nickel:
Design my_chip, start of the top module:
module my_chip (
    input logic [11:0] io_in,  
    output logic [11:0] io_out,  
    input logic clock,
    input logic reset  
);
Size: roughly 1000 cells after synthesis, roughly 150 flip-flops, roughly 26 I/O pins, roughly 9500 sq um of cells after synthesis.
clock: 4.42 ns
lec_check: 0
cap_margin: 20
cell_pad_in_sites_detail_placement: 1
cell_pad_in_sites_global_placement: 3
core_margin: 9
core_utilization: 21
cts_cluster_diameter: 50
cts_cluster_size: 49
gpl_routability_driven: 0
max_routing_layer: met4
min_routing_layer: met2
place_density_lb_addon: 0.02
slew_margin: 20
run.sh (not shown) runs the stock make flow with config.mk's settings and CLKGATE_MAP_FILE=.
nickel: done, clean on timing, DRC and antenna
> inputs changed (nickel -> harbor)
Settings: MIN_ROUTING_LAYER no longer set, was met2; GPL_ROUTABILITY_DRIVEN no longer set, was 0; CELL_PAD_IN_SITES_DETAIL_PLACEMENT no longer set, was 1; PLACE_DENSITY_LB_ADDON no longer set, was 0.02; CORE_MARGIN now 2, was 9; CELL_PAD_IN_SITES_GLOBAL_PLACEMENT no longer set, was 3; CTS_CLUSTER_DIAMETER no longer set, was 50; CORE_UTILIZATION now 40, was 21; CTS_CLUSTER_SIZE now 13, was 49; the clock period (ns, I/O delays scaled along) now 10.0, was 4.42.
==> results <==
Having completed the whole flow, harbor delivered a layout that passed the timing, design-rule and antenna checks.
Looking at shortest period the worst path allows, harbor sits above nickel.
When harbor is measured against nickel, its relative area change from synthesis to final layout turns out 4.7 points lower.
Re cell area: nickel was higher than harbor.
In the reports for harbor and nickel, the smaller largest fanout on the critical path belongs to nickel.
harbor against nickel: global-route usage -1.9 points, half-perimeter wire length after detailed placement -35%, multi-input combinational area share +2.0 points.
As far as clock buffer count from CTS goes, harbor and nickel are indistinguishable; the numbers are identical.

========
Starting RTL as in the previous note.
Design my_chip, start of the top module:
module my_chip (
    input logic [11:0] io_in,  
    output logic [11:0] io_out,  
    input logic clock,
    input logic reset  
);
make LEC_CHECK=0 ABC_AREA=0 CAP_MARGIN=15 CELL_PAD_IN_SITES_DETAIL_PLACEMENT=2 CELL_PAD_IN_SITES_GLOBAL_PLACEMENT=2 CORE_ASPECT_RATIO=0.8 CORE_MARGIN=4 CORE_UTILIZATION=48 GPL_ROUTABILITY_DRIVEN=0 GPL_TIMING_DRIVEN=0 HOLD_SLACK_MARGIN=0.18 MAX_ROUTING_LAYER=met4 MIN_ROUTING_LAYER=met2 PLACE_DENSITY_LB_ADDON=0.2 SETUP_SLACK_MARGIN=-0.01 SLEW_MARGIN=30 TNS_END_PERCENT=95 finish   # period 3.09 ns
The baseline stopped in clock tree synthesis.
Edit:
- CAP_MARGIN: 15 -> 20
- CELL_PAD_IN_SITES_DETAIL_PLACEMENT: 2 -> 0
- CELL_PAD_IN_SITES_GLOBAL_PLACEMENT: 2 -> default
- CORE_ASPECT_RATIO: 0.8 -> default
- CORE_MARGIN: 4 -> 2
- GPL_ROUTABILITY_DRIVEN: 0 -> default
- PLACE_DENSITY_LB_ADDON: 0.2 -> 0.03
- SETUP_SLACK_MARGIN: -0.01 -> default
- SLEW_MARGIN: 30 -> 20
Effect:
- With this change the flow completed and failed the layout checks on setup timing
- die area is lower by 5.4%
- synthesized area is unchanged
- synthesized cell count is unchanged
Edit:
- CORE_ASPECT_RATIO: default -> 1.04
- CORE_UTILIZATION: 48 -> 58
- GPL_TIMING_DRIVEN: 0 -> default
- HOLD_SLACK_MARGIN: 0.18 -> default
- MIN_ROUTING_LAYER: met2 -> default
- SETUP_SLACK_MARGIN: default -> 1.28
- TNS_END_PERCENT: 95 -> 45
- clock period: 3.09 -> 8.18 ns (I/O delays scaled with it)
This time the run finished clean.
Setup slack improves by 4.3 ns.
Cell count goes down by 8.3%.
Core utilization rose by 8.2 points.
Non-clock buffer count came out lower by 63.
Routed wire length went down by 18%.

========
## oak
Starting RTL as in the previous note.
Settings: LEC_CHECK=0, ABC_AREA=1, CAP_MARGIN=20, CELL_PAD_IN_SITES_DETAIL_PLACEMENT=0, CORE_MARGIN=2, CORE_UTILIZATION=58, CTS_CLUSTER_DIAMETER=398, CTS_CLUSTER_SIZE=99, MAX_ROUTING_LAYER=met4, PLACE_DENSITY_LB_ADDON=0.3, SETUP_SLACK_MARGIN=1.19, SLEW_MARGIN=20, TNS_END_PERCENT=45; clock period 4.73 ns.
Setup changes, oak to pine
# oak
export LEC_CHECK = 0
export ABC_AREA = 1
export CAP_MARGIN = 20
export CELL_PAD_IN_SITES_DETAIL_PLACEMENT = 0
export CORE_MARGIN = 2
export CORE_UTILIZATION = 58
export CTS_CLUSTER_DIAMETER = 398
export CTS_CLUSTER_SIZE = 99
export MAX_ROUTING_LAYER = met4
export PLACE_DENSITY_LB_ADDON = 0.3
export SETUP_SLACK_MARGIN = 1.19
export SLEW_MARGIN = 20
export TNS_END_PERCENT = 45
create_clock -name core_clock -period 4.73 [get_ports {clock}]
# pine
export LEC_CHECK = 0
export ABC_AREA = 0
export CAP_MARGIN = 20
export CELL_PAD_IN_SITES_DETAIL_PLACEMENT = 0
export CORE_MARGIN = 2
export CORE_UTILIZATION = 53
export CTS_CLUSTER_DIAMETER = 154
export CTS_CLUSTER_SIZE = 98
export MAX_ROUTING_LAYER = met4
export PLACE_DENSITY_LB_ADDON = 0.3
export SETUP_SLACK_MARGIN = -0.13
export SLEW_MARGIN = 20
export TNS_END_PERCENT = 45
create_clock -name core_clock -period 4.73 [get_ports {clock}]
==> comparison <==
Clock share of power came out lower on pine than on oak.
Between pine and oak, the worst hold slack does not differ in any meaningful way.
Height of the chip came out higher on pine than on oak.
Met2 usage, oak and pine: larger value in oak
The setup slack of pine is smaller than that of oak.
Post-synthesis sequential area ratio, oak and pine, lower one = oak.
Area figure in the yosys stat output: pine vs oak down 6.9%
Diff oak..pine | maximum root-to-sink buffer count | unchanged
Shortest period the worst path allows: pine vs oak up 460 ps
oak was routed with more vias than pine.
Re number of cells on the critical path: oak and pine aren't equal, and the lower value belongs to pine.
[inputs] birch vs pine
# pine
export LEC_CHECK = 0
export ABC_AREA = 0
export CAP_MARGIN = 20
export CELL_PAD_IN_SITES_DETAIL_PLACEMENT = 0
export CORE_MARGIN = 2
export CORE_UTILIZATION = 53
export CTS_CLUSTER_DIAMETER = 154
export CTS_CLUSTER_SIZE = 98
export MAX_ROUTING_LAYER = met4
export PLACE_DENSITY_LB_ADDON = 0.3
export SETUP_SLACK_MARGIN = -0.13
export SLEW_MARGIN = 20
export TNS_END_PERCENT = 45
create_clock -name core_clock -period 4.73 [get_ports {clock}]
# birch
export LEC_CHECK = 0
export ABC_AREA = 1
export CAP_MARGIN = 20
export CELL_PAD_IN_SITES_DETAIL_PLACEMENT = 0
export CORE_MARGIN = 2
export CORE_UTILIZATION = 71
export CTS_CLUSTER_DIAMETER = 398
export CTS_CLUSTER_SIZE = 99
export MAX_ROUTING_LAYER = met4
export PLACE_DENSITY_LB_ADDON = 0.3
export SETUP_SLACK_MARGIN = 0.78
export SLEW_MARGIN = 20
export TNS_END_PERCENT = 45
create_clock -name core_clock -period 4.73 [get_ports {clock}]
Results
Between pine and birch, area reported by Yosys stat increased.
For birch and pine, there was not a single run that failed to finish clean.
From pine to birch the numbers moved as follows: cell count listed in synth_stat.txt increased about 30%; setup slack of the critical path after layout increased 230 ps; post-route non-filler standard cell count increased 285; share of power burned in the clock network increased 1.8 points; post-layout total power increased about 3.5%.
Compared with pine, in birch distinct cell type count after synthesis now sits lower; power density over the cells now sits lower.
Delta (birch minus pine): wire length of the first global-routing pass up about 25%; average via count per standard cell now larger.
Setup changes, birch to maple
# birch
export LEC_CHECK = 0
export ABC_AREA = 1
export CAP_MARGIN = 20
export CELL_PAD_IN_SITES_DETAIL_PLACEMENT = 0
export CORE_MARGIN = 2
export CORE_UTILIZATION = 71
export CTS_CLUSTER_DIAMETER = 398
export CTS_CLUSTER_SIZE = 99
export MAX_ROUTING_LAYER = met4
export PLACE_DENSITY_LB_ADDON = 0.3
export SETUP_SLACK_MARGIN = 0.78
export SLEW_MARGIN = 20
export TNS_END_PERCENT = 45
create_clock -name core_clock -period 4.73 [get_ports {clock}]
# maple
export LEC_CHECK = 0
export CAP_MARGIN = 20
export CORE_MARGIN = 2
export CORE_UTILIZATION = 72
export SLEW_MARGIN = 20
create_clock -name core_clock -period 2.59 [get_ports {clock}]
Re post-synthesis to final-layout area growth: birch and maple aren't equal, and the higher value belongs to maple. From birch to maple the numbers moved as follows: final cell count shows a reduction of 257, worst hold slack across all endpoints moved down, wire length reported by the detailed router now smaller, clock buffer and inverter area fraction after layout saw a decrease. Density: maple denser than birch. Taking birch as the reference, in maple via count shrank by 1127, maximum fanout along the worst path went down by 3, total standard cell area after synthesis decreased by 6.9% relative to the old numbers, final critical-path setup slack moved down. Across birch and maple, a clean result was obtained everywhere but in maple. maple finished every stage; the final checks, however, were not passed, the failures being setup timing. Comparing birch and maple, die span in x is lower on maple.

========
my_chip again, from the RTL that the note above started with.
// my_chip
module my_chip (
    input logic [11:0] io_in,  
    output logic [11:0] io_out,  
    input logic clock,
    input logic reset  
);
==> flow/config.mk <==
export PLATFORM = sky130hd
export DESIGN_NAME = my_chip
export DESIGN_NICKNAME = my_chip
export VERILOG_FILES = /design/flow/design.v
export SDC_FILE = /design/flow/constraint.sdc
export NUM_CORES = 4
export LEC_CHECK = 0
export ABC_AREA = 1
export CAP_MARGIN = 20
export CORE_ASPECT_RATIO = 1.39
export CORE_MARGIN = 2
export CORE_UTILIZATION = 72
export CTS_CLUSTER_DIAMETER = 346
export CTS_CLUSTER_SIZE = 11
export HOLD_SLACK_MARGIN = 0.3
export PLACE_DENSITY = 0.37
export SETUP_SLACK_MARGIN = 1.02
export SLEW_MARGIN = 40
export TNS_END_PERCENT = 5
==> flow/constraint.sdc <==
create_clock -name core_clock -period 6.48 [get_ports {clock}]
set_input_delay 1.2960 -clock core_clock [delete_from_list [all_inputs] [get_ports {clock}]]
set_output_delay 1.2960 -clock core_clock [all_outputs]
set_load 0.01 [all_outputs]
The starting point ran to the end with no violations.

▶ ACTIVITY: Would you please repeat exactly the lines above, starting at the line with "oak was routed with more vias than pine." and stopping at the line with "For birch and", both included?

▶ RESPONSE TO THE TASK:
oak was routed with more vias than pine.
Re number of cells on the critical path: oak and pine aren't equal, and the lower value belongs to pine.
[inputs] birch vs pine
# pine
export LEC_CHECK = 0
export ABC_AREA = 0
export CAP_MARGIN = 20
export CELL_PAD_IN_SITES_DETAIL_PLACEMENT = 0
export CORE_MARGIN = 2
export CORE_UTILIZATION = 53
export CTS_CLUSTER_DIAMETER = 154
export CTS_CLUSTER_SIZE = 98
export MAX_ROUTING_LAYER = met4
export PLACE_DENSITY_LB_ADDON = 0.3
export SETUP_SLACK_MARGIN = -0.13
export SLEW_MARGIN = 20
export TNS_END_PERCENT = 45
create_clock -name core_clock -period 4.73 [get_ports {clock}]
# birch
export LEC_CHECK = 0
export ABC_AREA = 1
export CAP_MARGIN = 20
export CELL_PAD_IN_SITES_DETAIL_PLACEMENT = 0
export CORE_MARGIN = 2
export CORE_UTILIZATION = 71
export CTS_CLUSTER_DIAMETER = 398
export CTS_CLUSTER_SIZE = 99
export MAX_ROUTING_LAYER = met4
export PLACE_DENSITY_LB_ADDON = 0.3
export SETUP_SLACK_MARGIN = 0.78
export SLEW_MARGIN = 20
export TNS_END_PERCENT = 45
create_clock -name core_clock -period 4.73 [get_ports {clock}]
Results
Between pine and birch, area reported by Yosys stat increased.
For birch and pine, there was not a single run that failed to finish clean.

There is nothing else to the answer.